Le radici marxiste del "politicamente corretto"

Nonostante l’espressione “politicamente corretto” venisse già usata nel XVIII sec., acquisì il senso in cui la intendiamo oggi a partire dagli anni 20 dello scorso secolo, nell’Unione Sovietica. Nel 1894 il leader rivoluzionario comunista Vladimir Lenin coniò il concetto partiinost’ - la mentalità di partito. Dopo pochi anni, venne sostituito da politicheskaya pravil’nost’ (politicamente corretto) come riferimento allo stesso concetto.

POLITICAMENTE CORRETTO = DELEGITTIMARE LE IDEE DIVERSE

Alla base della politicheskaya pravil’nost’ c’è l’idea che la verità e la conoscenza siano questioni di prospettiva, ossia che cambino a seconda della classe sociale della persona. La mentalità di partito si fonda sulla klassovoye soznaniye (coscienza di classe, secondo cui le idee di un individuo non sono davvero sue ma della classe a cui appartiene) e sul relativismo morale. L’unica verità è quella del partito comunista - ed è una “verità sociale superiore”, la pravda.

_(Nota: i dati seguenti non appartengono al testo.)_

$ cat config.mk
export PLATFORM = sky130hd
export DESIGN_NAME = keypad_stats_top
export DESIGN_NICKNAME = d
export VERILOG_FILES = /design/src/common/keypad_pkg.sv /design/src/rtl/keypad_stats_top.sv /design/src/rtl/digit_tally.sv /design/src/rtl/key_history.sv /design/src/ps2_rx/ps2_make_filter.sv /design/src/ps2_rx/ps2_frame_receiver.sv
export SDC_FILE = /design/constraint.sdc
export NUM_CORES = 1
export LEC_CHECK = 0
export BUFFER_PORTS_ARGS = -buffer_cell sky130_fd_sc_hd__buf_2
export CORE_AREA = 2 2 199 201
export DETAILED_ROUTE_END_ITERATION = 7
export DIE_AREA = 0 0 201 203
export REMOVE_ABC_BUFFERS = 1
export SYNTH_ARGS = -nofsm -noshare
export SYNTH_HDL_FRONTEND = slang
export SYNTH_SLANG_ARGS = --single-unit
$ cat constraint.sdc
create_clock -name CLOCK_50_I -period 48.6 [get_ports CLOCK_50_I]
set_clock_uncertainty 0.05 [all_clocks]
set_input_delay 14.58 -clock CLOCK_50_I [delete_from_list [all_inputs] [get_ports CLOCK_50_I]]
set_output_delay 14.58 -clock CLOCK_50_I [all_outputs]
set_load 0.1 [all_outputs]
$ cat src/common/keypad_pkg.sv
// Keypad statistics shared definitions
// Scan code constants, frame format and the result record that leaves the top level

package keypad_pkg;

	localparam int HISTORY_DEPTH  = 15;  // Make codes kept in the history
	localparam int NUM_DIGITS     = 10;
	localparam int PS2_FRAME_BITS = 11;  // Start, 8 data, parity, stop
	localparam int PS2_COUNT_W    = $clog2(PS2_FRAME_BITS);

	typedef logic [7:0] scan_code_t;
	typedef logic [3:0] digit_t;
	typedef logic [3:0] digit_count_t;  // 0 to 15 hits in the history
	typedef logic [PS2_COUNT_W-1:0] ps2_bit_count_t;

	localparam digit_t NO_DIGIT = 4'd15;  // Key outside 0 to 9

	localparam scan_code_t SCAN_BREAK    = 8'hF0;
	localparam scan_code_t SCAN_EXTENDED = 8'hE0;

	// Set 2 make codes of the top row digits
	localparam scan_code_t SCAN_DIGIT_0 = 8'h45;
	localparam scan_code_t SCAN_DIGIT_1 = 8'h16;
	localparam scan_code_t SCAN_DIGIT_2 = 8'h1E;
	localparam scan_code_t SCAN_DIGIT_3 = 8'h26;
	localparam scan_code_t SCAN_DIGIT_4 = 8'h25;
	localparam scan_code_t SCAN_DIGIT_5 = 8'h2E;
	localparam scan_code_t SCAN_DIGIT_6 = 8'h36;
	localparam scan_code_t SCAN_DIGIT_7 = 8'h3D;
	localparam scan_code_t SCAN_DIGIT_8 = 8'h3E;
	localparam scan_code_t SCAN_DIGIT_9 = 8'h46;

	typedef struct packed {
		logic         valid;  // Count nonzero
		digit_t       digit;  // Most frequent digit
		digit_count_t count;  // Its number of hits
	} key_stats_t;

endpackage
$ cat src/rtl/keypad_stats_top.sv
// Keypad statistics top level
// PS/2 receiver, make code filter, key history and digit tally in a chain

`timescale 1ns/1ps

module keypad_stats_top (
	input  logic                   CLOCK_50_I,
	input  logic                   resetn,
	input  logic                   ps2_clock,
	input  logic                   ps2_data,
	output keypad_pkg::key_stats_t key_stats,
	output logic                   frame_error
);

	keypad_pkg::scan_code_t rx_code;
	logic                   rx_valid;
	keypad_pkg::scan_code_t make_code;
	logic                   make_valid;
	keypad_pkg::digit_t     history_digits [keypad_pkg::HISTORY_DEPTH];

	ps2_frame_receiver receiver_unit (
		.CLOCK_50_I (CLOCK_50_I),
		.resetn     (resetn),
		.ps2_clock  (ps2_clock),
		.ps2_data   (ps2_data),
		.rx_code    (rx_code),
		.rx_valid   (rx_valid),
		.frame_error(frame_error)
	);

	ps2_make_filter filter_unit (
		.CLOCK_50_I(CLOCK_50_I),
		.resetn    (resetn),
		.rx_code   (rx_code),
		.rx_valid  (rx_valid),
		.make_code (make_code),
		.make_valid(make_valid)
	);

	key_history history_unit (
		.CLOCK_50_I    (CLOCK_50_I),
		.resetn        (resetn),
		.make_code     (make_code),
		.make_valid    (make_valid),
		.history_digits(history_digits)
	);

	digit_tally tally_unit (
		.CLOCK_50_I    (CLOCK_50_I),
		.resetn        (resetn),
		.history_digits(history_digits),
		.key_stats     (key_stats)
	);

endmodule

$ cat src/rtl/digit_tally.sv
// Digit tally
// Counts every digit across the key history and registers the most frequent
// one with its count. Ties go to the higher digit.

`timescale 1ns/1ps

module digit_tally (
	input  logic                   CLOCK_50_I,
	input  logic                   resetn,
	input  keypad_pkg::digit_t     history_digits [keypad_pkg::HISTORY_DEPTH],
	output keypad_pkg::key_stats_t key_stats
);

	keypad_pkg::digit_count_t digit_counts [keypad_pkg::NUM_DIGITS];
	keypad_pkg::digit_t       best_digit;
	keypad_pkg::digit_count_t best_count;

	// Hits per digit, non-digit entries match nothing
	always_comb begin
		for (int d = 0; d < keypad_pkg::NUM_DIGITS; d++) begin
			digit_counts[d] = '0;
			for (int i = 0; i < keypad_pkg::HISTORY_DEPTH; i++) begin
				if (history_digits[i] == keypad_pkg::digit_t'(d)) begin
					digit_counts[d] = digit_counts[d] + keypad_pkg::digit_count_t'(1);
				end
			end
		end
	end

	// Scan upward so an equal count moves the pick to the higher digit
	always_comb begin
		best_digit = '0;
		best_count = digit_counts[0];
		for (int d = 1; d < keypad_pkg::NUM_DIGITS; d++) begin
			if ((digit_counts[d] != '0) && (digit_counts[d] >= best_count)) begin
				best_digit = keypad_pkg::digit_t'(d);
				best_count = digit_counts[d];
			end
		end
	end

	always_ff @(posedge CLOCK_50_I or negedge resetn) begin
		if (!resetn) begin
			key_stats <= '0;
		end else begin
			key_stats.valid <= (best_count != '0);  // No digit in history
			key_stats.digit <= best_digit;
			key_stats.count <= best_count;
		end
	end

endmodule

$ cat src/rtl/key_history.sv
// Key history
// Decodes each make code to a digit and keeps the last 15 in a shift register,
// entry 0 being the newest

`timescale 1ns/1ps

module key_history (
	input  logic                   CLOCK_50_I,
	input  logic                   resetn,
	input  keypad_pkg::scan_code_t make_code,
	input  logic                   make_valid,
	output keypad_pkg::digit_t     history_digits [keypad_pkg::HISTORY_DEPTH]
);

	keypad_pkg::digit_t new_digit;

	function automatic keypad_pkg::digit_t decode_digit(input keypad_pkg::scan_code_t code);
		keypad_pkg::digit_t result;
		case (code)
			keypad_pkg::SCAN_DIGIT_0: result = 4'd0;
			keypad_pkg::SCAN_DIGIT_1: result = 4'd1;
			keypad_pkg::SCAN_DIGIT_2: result = 4'd2;
			keypad_pkg::SCAN_DIGIT_3: result = 4'd3;
			keypad_pkg::SCAN_DIGIT_4: result = 4'd4;
			keypad_pkg::SCAN_DIGIT_5: result = 4'd5;
			keypad_pkg::SCAN_DIGIT_6: result = 4'd6;
			keypad_pkg::SCAN_DIGIT_7: result = 4'd7;
			keypad_pkg::SCAN_DIGIT_8: result = 4'd8;
			keypad_pkg::SCAN_DIGIT_9: result = 4'd9;
			default:                  result = keypad_pkg::NO_DIGIT;  // Still takes a slot
		endcase
		return result;
	endfunction

	assign new_digit = decode_digit(make_code);

	always_ff @(posedge CLOCK_50_I or negedge resetn) begin
		if (!resetn) begin
			for (int i = 0; i < keypad_pkg::HISTORY_DEPTH; i++) begin
				history_digits[i] <= keypad_pkg::NO_DIGIT;
			end
		end else if (make_valid) begin
			history_digits[0] <= new_digit;
			for (int i = 1; i < keypad_pkg::HISTORY_DEPTH; i++) begin
				history_digits[i] <= history_digits[i-1];  // Oldest entry drops off the end
			end
		end
	end

endmodule

$ cat src/ps2_rx/ps2_make_filter.sv
// PS/2 make code filter
// Drops extended prefixes and whole break sequences so only make codes pass on

`timescale 1ns/1ps

module ps2_make_filter (
	input  logic                   CLOCK_50_I,
	input  logic                   resetn,
	input  keypad_pkg::scan_code_t rx_code,
	input  logic                   rx_valid,
	output keypad_pkg::scan_code_t make_code,
	output logic                   make_valid
);

	typedef enum logic {
		FLT_IDLE,
		FLT_AFTER_BREAK
	} filter_state_t;

	filter_state_t filter_state;
	logic          is_make;

	// A plain byte seen in idle is a make code
	assign is_make = rx_valid
		&& (filter_state == FLT_IDLE)
		&& (rx_code != keypad_pkg::SCAN_EXTENDED)
		&& (rx_code != keypad_pkg::SCAN_BREAK);

	always_ff @(posedge CLOCK_50_I or negedge resetn) begin
		if (!resetn) begin
			filter_state <= FLT_IDLE;
			make_valid   <= 1'b0;
		end else begin
			make_valid <= is_make;
			if (rx_valid) begin
				case (filter_state)
					FLT_IDLE: begin
						if (rx_code == keypad_pkg::SCAN_BREAK) begin
							filter_state <= FLT_AFTER_BREAK;  // Next byte is the released key
						end
					end
					FLT_AFTER_BREAK: begin
						filter_state <= FLT_IDLE;  // Released key swallowed
					end
					default: begin
						filter_state <= FLT_IDLE;
					end
				endcase
			end
		end
	end

	always_ff @(posedge CLOCK_50_I) begin
		if (is_make) begin
			make_code <= rx_code;
		end
	end

endmodule

$ cat src/ps2_rx/ps2_frame_receiver.sv
// PS/2 frame receiver
// Synchronizes the keyboard clock and data lines, shifts in 11-bit frames
// on falling clock edges and checks start, odd parity and stop bits.

`timescale 1ns/1ps

module ps2_frame_receiver (
	input  logic                   CLOCK_50_I,
	input  logic                   resetn,
	input  logic                   ps2_clock,
	input  logic                   ps2_data,
	output keypad_pkg::scan_code_t rx_code,
	output logic                   rx_valid,
	output logic                   frame_error
);

	typedef enum logic {
		RX_IDLE,
		RX_RECEIVING
	} rx_state_t;

	rx_state_t rx_state;

	logic [1:0] clock_sync;  // Two-flop synchronizers
	logic [1:0] data_sync;
	logic       clock_prev;
	logic       clock_fall;

	keypad_pkg::ps2_bit_count_t bit_count;
	logic [keypad_pkg::PS2_FRAME_BITS-1:0] frame_shift;
	logic [keypad_pkg::PS2_FRAME_BITS-1:0] frame_next;
	logic last_bit;
	logic frame_ok;

	always_ff @(posedge CLOCK_50_I or negedge resetn) begin
		if (!resetn) begin
			clock_sync <= 2'b11;  // Bus idles high
			data_sync  <= 2'b11;
			clock_prev <= 1'b1;
		end else begin
			clock_sync <= {clock_sync[0], ps2_clock};
			data_sync  <= {data_sync[0], ps2_data};
			clock_prev <= clock_sync[1];
		end
	end

	assign clock_fall = clock_prev & ~clock_sync[1];

	// LSB arrives first, so new bits enter at the top
	assign frame_next = {data_sync[1], frame_shift[keypad_pkg::PS2_FRAME_BITS-1:1]};

	assign last_bit = (bit_count ==
		keypad_pkg::ps2_bit_count_t'(keypad_pkg::PS2_FRAME_BITS - 1));

	// Start low, stop high, odd parity over data and parity bit
	assign frame_ok = ~frame_next[0]
		& frame_next[keypad_pkg::PS2_FRAME_BITS-1]
		& (^frame_next[keypad_pkg::PS2_FRAME_BITS-2:1]);

	always_ff @(posedge CLOCK_50_I or negedge resetn) begin
		if (!resetn) begin
			rx_state    <= RX_IDLE;
			bit_count   <= '0;
			rx_valid    <= 1'b0;
			frame_error <= 1'b0;
		end else begin
			rx_valid    <= 1'b0;  // Single-cycle pulses
			frame_error <= 1'b0;
			if (clock_fall) begin
				case (rx_state)
					RX_IDLE: begin
						bit_count <= keypad_pkg::ps2_bit_count_t'(1);  // Start bit taken
						rx_state  <= RX_RECEIVING;
					end
					RX_RECEIVING: begin
						if (last_bit) begin
							bit_count   <= '0;
							rx_state    <= RX_IDLE;
							rx_valid    <= frame_ok;
							frame_error <= ~frame_ok;
						end else begin
							bit_count <= bit_count + keypad_pkg::ps2_bit_count_t'(1);
						end
					end
					default: begin
						rx_state <= RX_IDLE;
					end
				endcase
			end
		end
	end

	// Frame bits and received byte
	always_ff @(posedge CLOCK_50_I) begin
		if (clock_fall) begin
			frame_shift <= frame_next;
		end
		if (clock_fall && last_bit) begin
			rx_code <= frame_next[8:1];  // Data byte between start and parity
		end
	end

endmodule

IL POLITICAMENTE CORRETTO CONTRO IL METODO SCIENTIFICO

Contrapposta alla pravda c’è la isnina, la verità empirica legata ai fatti e alla conoscenza oggettiva, ottenuta tramite il metodo scientifico e il procedimento per tentativi ed errori. La isnina era considerata uno strumento di oppressione usato dalla borghesia contro i proletari - e veniva accusata di giustificare il sistema capitalista sotto il finto velo dell’oggettività. Seguendo la visione marxista-leninista, tutto ciò che non è allineato al pensiero comunista è scorretto e dev’essere corretto. Mao Zedong adottò questo insegnamento per conformare il pensiero e il comportamento di tutti i cinesi ai dettami del partito comunista cinese. Ancora oggi, in Cina i dissidenti vengono inviati nei “campi di rieducazione” per poter fare la sixiang gaizao (riforma del pensiero).

IL POLITICAMENTE CORRETTO IN OCCIDENTE

Gramsci, Lukács, Horkheimer, Marcuse, Adorno, Sartre e altri marxisti occidentali si sono focalizzati sul concetto di “sovrastruttura” - composta dalla cultura, dal pensiero e dal linguaggio. Con il post-strutturalismo di Derrida, Foucault, Deleuze e Lacan, si è costruito un nuovo strumento per creare una “mentalità di partito” marxista nella società, con la visione whorfiana del relativismo linguistico: “Il linguaggio influenza la cognizione, perciò lo utilizziamo per definire ciò che conosciamo e desideriamo; pertanto, modificando il linguaggio è possibile cambiare la forma in cui le persone pensano e si comportano, seguendo alcune norme ben definite.”